> _Task_
Two lines below mark the span: the one containing "57.35 µm (-22%)" and the one containing "sinks: 27 (unchanged)". Set down both, plus every line between, exactly as they stand, and nothing else.

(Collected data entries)

________

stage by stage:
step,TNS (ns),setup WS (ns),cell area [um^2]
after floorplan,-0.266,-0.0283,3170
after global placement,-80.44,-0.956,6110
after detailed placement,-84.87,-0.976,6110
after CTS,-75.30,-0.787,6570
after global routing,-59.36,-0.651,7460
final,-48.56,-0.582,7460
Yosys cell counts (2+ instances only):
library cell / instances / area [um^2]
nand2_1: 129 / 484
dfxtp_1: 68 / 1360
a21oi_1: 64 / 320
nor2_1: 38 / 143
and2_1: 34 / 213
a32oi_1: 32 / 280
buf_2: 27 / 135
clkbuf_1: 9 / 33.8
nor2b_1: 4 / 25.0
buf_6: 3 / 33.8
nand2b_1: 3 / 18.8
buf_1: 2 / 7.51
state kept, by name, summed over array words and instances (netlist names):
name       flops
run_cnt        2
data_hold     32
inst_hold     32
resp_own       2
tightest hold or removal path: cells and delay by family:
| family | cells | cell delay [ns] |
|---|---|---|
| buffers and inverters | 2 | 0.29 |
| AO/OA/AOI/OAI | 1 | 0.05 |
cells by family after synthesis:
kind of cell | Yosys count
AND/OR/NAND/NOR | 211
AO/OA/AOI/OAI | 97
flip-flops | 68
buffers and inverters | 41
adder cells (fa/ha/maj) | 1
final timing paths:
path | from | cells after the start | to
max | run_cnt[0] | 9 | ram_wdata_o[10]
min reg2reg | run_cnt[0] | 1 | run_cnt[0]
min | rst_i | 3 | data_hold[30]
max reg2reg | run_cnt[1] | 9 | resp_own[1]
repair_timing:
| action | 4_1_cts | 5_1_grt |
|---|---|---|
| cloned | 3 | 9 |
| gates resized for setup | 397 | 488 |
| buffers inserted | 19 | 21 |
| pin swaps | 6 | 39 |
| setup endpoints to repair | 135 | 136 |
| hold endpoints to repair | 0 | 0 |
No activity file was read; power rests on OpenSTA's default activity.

________

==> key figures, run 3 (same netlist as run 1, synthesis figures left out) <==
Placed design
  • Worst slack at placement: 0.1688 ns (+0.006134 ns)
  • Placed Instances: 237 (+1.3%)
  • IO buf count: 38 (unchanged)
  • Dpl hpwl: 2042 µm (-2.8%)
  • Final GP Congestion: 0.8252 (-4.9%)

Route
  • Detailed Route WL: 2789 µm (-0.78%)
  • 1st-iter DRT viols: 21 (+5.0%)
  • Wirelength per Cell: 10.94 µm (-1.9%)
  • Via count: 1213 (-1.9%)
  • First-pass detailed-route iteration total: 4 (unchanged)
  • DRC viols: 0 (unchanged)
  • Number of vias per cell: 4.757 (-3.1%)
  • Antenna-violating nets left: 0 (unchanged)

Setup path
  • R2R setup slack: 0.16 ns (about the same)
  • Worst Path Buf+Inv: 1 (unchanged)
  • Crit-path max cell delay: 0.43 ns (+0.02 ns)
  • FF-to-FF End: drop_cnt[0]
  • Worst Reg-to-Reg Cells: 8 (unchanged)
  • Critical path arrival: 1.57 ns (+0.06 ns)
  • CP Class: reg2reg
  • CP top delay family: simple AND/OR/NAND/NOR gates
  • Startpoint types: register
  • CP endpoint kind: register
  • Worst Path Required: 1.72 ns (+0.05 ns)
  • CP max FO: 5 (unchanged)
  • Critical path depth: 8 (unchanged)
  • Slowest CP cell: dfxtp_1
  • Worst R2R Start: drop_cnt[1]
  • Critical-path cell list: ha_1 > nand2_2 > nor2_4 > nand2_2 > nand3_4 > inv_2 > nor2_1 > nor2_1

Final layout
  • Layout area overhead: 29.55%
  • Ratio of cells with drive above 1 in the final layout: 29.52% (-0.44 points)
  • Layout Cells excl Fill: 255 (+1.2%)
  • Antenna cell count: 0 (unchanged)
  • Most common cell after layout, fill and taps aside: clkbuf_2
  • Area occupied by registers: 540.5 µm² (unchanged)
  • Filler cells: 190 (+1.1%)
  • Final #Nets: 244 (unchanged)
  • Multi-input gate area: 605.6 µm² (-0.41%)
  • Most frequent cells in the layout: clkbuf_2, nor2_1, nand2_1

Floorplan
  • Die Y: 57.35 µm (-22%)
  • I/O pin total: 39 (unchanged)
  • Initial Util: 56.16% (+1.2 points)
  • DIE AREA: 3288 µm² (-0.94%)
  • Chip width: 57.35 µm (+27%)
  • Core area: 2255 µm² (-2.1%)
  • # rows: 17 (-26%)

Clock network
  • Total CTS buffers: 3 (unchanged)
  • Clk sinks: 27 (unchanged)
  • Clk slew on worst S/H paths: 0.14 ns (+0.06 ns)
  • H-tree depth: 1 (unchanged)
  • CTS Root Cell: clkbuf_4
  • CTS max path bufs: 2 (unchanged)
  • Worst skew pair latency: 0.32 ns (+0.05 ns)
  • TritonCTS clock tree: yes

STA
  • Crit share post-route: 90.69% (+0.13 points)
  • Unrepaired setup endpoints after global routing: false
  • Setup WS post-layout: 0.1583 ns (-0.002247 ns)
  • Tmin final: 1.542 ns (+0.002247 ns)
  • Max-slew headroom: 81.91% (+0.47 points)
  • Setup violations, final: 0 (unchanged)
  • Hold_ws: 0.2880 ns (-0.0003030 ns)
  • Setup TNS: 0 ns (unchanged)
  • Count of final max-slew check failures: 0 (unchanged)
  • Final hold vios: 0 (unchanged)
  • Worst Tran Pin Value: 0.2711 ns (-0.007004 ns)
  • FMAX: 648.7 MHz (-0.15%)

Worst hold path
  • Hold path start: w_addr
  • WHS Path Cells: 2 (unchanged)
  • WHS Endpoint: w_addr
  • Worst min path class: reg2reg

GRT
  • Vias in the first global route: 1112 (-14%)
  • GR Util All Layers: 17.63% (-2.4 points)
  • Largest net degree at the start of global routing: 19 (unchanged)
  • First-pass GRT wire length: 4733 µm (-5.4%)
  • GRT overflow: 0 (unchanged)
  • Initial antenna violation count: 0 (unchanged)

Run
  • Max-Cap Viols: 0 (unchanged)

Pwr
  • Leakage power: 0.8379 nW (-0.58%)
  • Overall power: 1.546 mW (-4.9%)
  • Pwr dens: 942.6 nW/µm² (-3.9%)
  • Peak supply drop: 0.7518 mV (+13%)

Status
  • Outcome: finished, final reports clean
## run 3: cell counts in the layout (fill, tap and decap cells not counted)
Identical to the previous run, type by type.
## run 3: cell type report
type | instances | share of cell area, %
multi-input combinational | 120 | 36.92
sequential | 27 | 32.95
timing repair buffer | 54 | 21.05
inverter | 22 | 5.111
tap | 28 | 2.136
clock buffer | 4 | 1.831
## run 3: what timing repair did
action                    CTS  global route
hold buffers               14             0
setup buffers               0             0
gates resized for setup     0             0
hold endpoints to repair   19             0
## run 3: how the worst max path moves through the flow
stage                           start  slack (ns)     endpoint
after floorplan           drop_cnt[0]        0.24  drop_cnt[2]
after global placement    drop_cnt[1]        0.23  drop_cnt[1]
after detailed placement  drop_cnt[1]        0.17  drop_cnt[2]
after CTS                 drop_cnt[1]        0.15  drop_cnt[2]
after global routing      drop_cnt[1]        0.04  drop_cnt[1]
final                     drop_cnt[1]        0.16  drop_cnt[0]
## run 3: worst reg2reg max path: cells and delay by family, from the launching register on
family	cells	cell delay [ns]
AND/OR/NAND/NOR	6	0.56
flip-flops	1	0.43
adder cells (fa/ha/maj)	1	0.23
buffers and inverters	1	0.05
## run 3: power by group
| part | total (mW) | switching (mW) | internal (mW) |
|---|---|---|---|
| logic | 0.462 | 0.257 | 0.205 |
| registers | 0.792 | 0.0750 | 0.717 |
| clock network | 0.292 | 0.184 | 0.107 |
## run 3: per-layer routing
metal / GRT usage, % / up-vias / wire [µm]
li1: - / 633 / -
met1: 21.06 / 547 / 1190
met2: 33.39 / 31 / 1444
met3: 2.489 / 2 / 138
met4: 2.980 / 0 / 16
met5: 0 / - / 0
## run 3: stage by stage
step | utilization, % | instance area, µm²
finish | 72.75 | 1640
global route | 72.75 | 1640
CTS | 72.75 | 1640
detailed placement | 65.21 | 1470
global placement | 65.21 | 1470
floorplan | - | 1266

________

> _Answer to this task_
  • Die Y: 57.35 µm (-22%)
  • I/O pin total: 39 (unchanged)
  • Initial Util: 56.16% (+1.2 points)
  • DIE AREA: 3288 µm² (-0.94%)
  • Chip width: 57.35 µm (+27%)
  • Core area: 2255 µm² (-2.1%)
  • # rows: 17 (-26%)

Clock network
  • Total CTS buffers: 3 (unchanged)
  • Clk sinks: 27 (unchanged)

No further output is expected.